» What this task involves:
Copy out each line of the listing below that contains the word "exercise".

#####

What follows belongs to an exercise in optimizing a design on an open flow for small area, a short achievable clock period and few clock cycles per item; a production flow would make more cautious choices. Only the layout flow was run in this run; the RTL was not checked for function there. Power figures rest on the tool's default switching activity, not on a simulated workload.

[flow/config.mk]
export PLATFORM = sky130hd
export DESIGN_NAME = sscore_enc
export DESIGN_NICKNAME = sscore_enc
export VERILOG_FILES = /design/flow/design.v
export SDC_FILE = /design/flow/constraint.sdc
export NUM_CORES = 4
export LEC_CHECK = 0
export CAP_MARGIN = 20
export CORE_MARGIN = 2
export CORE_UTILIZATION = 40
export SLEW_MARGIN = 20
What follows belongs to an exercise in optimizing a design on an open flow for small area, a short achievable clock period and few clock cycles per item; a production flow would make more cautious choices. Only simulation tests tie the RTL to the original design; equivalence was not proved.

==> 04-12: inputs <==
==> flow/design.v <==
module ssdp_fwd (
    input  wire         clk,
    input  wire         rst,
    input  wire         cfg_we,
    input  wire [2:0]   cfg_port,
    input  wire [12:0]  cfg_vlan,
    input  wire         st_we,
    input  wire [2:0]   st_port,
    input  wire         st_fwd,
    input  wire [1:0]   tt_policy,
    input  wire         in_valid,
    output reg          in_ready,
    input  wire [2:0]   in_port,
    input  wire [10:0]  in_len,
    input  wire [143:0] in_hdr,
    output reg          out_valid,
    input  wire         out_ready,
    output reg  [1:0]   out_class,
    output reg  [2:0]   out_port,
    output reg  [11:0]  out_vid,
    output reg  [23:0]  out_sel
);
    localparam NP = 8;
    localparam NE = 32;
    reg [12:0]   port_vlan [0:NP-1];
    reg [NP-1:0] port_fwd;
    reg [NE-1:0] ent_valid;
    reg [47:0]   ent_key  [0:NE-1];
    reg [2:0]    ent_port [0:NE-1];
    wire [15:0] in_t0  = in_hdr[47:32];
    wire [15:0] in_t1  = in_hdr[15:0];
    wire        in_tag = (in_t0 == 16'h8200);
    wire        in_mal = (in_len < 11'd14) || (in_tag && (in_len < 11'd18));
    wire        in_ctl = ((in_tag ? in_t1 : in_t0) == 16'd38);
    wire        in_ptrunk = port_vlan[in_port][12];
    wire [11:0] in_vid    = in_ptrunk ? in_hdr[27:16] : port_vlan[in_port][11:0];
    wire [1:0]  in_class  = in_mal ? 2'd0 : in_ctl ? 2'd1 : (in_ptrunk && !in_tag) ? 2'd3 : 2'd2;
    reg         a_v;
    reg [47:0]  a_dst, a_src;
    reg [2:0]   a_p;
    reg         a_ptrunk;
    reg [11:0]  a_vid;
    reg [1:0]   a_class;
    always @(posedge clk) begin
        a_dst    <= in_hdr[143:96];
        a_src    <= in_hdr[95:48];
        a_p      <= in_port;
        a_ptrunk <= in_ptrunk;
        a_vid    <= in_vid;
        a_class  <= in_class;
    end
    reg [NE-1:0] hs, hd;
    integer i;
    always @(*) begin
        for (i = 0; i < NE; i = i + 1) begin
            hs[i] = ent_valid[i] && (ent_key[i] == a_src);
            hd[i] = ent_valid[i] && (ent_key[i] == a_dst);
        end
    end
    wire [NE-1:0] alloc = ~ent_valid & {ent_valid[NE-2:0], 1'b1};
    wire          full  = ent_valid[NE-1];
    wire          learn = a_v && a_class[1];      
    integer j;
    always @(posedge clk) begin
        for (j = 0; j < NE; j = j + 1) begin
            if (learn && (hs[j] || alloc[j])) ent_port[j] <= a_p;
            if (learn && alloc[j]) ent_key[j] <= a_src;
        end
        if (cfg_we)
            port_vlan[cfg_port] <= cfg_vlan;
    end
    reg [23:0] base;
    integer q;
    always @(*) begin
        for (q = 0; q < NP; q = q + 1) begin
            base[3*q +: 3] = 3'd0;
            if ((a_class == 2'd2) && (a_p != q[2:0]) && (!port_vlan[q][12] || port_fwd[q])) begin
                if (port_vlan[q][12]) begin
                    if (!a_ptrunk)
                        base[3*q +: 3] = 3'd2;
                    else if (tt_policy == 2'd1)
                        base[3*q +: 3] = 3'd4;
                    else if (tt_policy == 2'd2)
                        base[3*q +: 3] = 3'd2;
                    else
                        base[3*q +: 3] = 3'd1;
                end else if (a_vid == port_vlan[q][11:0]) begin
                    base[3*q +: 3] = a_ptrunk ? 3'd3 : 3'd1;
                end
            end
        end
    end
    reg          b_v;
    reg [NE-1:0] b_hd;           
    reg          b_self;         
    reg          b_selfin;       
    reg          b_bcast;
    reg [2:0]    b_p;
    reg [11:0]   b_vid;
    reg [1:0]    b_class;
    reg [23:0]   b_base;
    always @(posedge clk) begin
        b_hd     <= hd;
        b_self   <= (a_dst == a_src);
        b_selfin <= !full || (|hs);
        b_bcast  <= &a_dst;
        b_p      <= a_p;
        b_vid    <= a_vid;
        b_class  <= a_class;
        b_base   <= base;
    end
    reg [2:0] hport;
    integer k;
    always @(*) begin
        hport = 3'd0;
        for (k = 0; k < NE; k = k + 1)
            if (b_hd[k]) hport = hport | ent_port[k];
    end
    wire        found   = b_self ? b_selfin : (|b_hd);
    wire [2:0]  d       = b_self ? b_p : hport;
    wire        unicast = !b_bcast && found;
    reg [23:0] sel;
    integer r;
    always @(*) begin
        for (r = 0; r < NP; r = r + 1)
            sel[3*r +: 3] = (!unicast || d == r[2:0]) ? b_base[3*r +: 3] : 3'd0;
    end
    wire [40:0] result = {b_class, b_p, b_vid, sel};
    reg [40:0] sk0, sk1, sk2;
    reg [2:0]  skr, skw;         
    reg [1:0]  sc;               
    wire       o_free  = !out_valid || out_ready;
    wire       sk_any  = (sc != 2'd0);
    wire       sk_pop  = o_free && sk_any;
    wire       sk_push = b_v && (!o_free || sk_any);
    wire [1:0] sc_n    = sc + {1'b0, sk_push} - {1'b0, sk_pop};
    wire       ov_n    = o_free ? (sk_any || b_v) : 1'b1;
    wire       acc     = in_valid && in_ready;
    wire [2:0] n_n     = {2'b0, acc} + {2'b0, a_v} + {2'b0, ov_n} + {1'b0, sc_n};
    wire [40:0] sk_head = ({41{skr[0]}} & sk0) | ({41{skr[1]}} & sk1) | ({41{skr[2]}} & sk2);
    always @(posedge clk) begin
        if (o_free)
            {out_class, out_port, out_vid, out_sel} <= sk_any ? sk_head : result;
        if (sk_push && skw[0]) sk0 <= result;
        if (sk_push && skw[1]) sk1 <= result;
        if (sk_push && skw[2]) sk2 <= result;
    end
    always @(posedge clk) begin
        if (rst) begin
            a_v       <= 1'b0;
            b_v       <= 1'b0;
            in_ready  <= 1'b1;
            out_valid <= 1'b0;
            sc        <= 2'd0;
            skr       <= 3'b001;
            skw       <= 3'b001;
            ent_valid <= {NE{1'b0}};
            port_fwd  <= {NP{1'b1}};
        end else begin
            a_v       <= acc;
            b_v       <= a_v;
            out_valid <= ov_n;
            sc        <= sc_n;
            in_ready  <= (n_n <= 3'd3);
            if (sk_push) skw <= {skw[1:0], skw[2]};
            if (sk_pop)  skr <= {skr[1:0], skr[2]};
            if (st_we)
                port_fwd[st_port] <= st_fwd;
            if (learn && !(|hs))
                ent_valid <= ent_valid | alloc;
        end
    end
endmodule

#####

» Problem solution:
What follows belongs to an exercise in optimizing a design on an open flow for small area, a short achievable clock period and few clock cycles per item; a production flow would make more cautious choices. Only the layout flow was run in this run; the RTL was not checked for function there. Power figures rest on the tool's default switching activity, not on a simulated workload.
What follows belongs to an exercise in optimizing a design on an open flow for small area, a short achievable clock period and few clock cycles per item; a production flow would make more cautious choices. Only simulation tests tie the RTL to the original design; equivalence was not proved.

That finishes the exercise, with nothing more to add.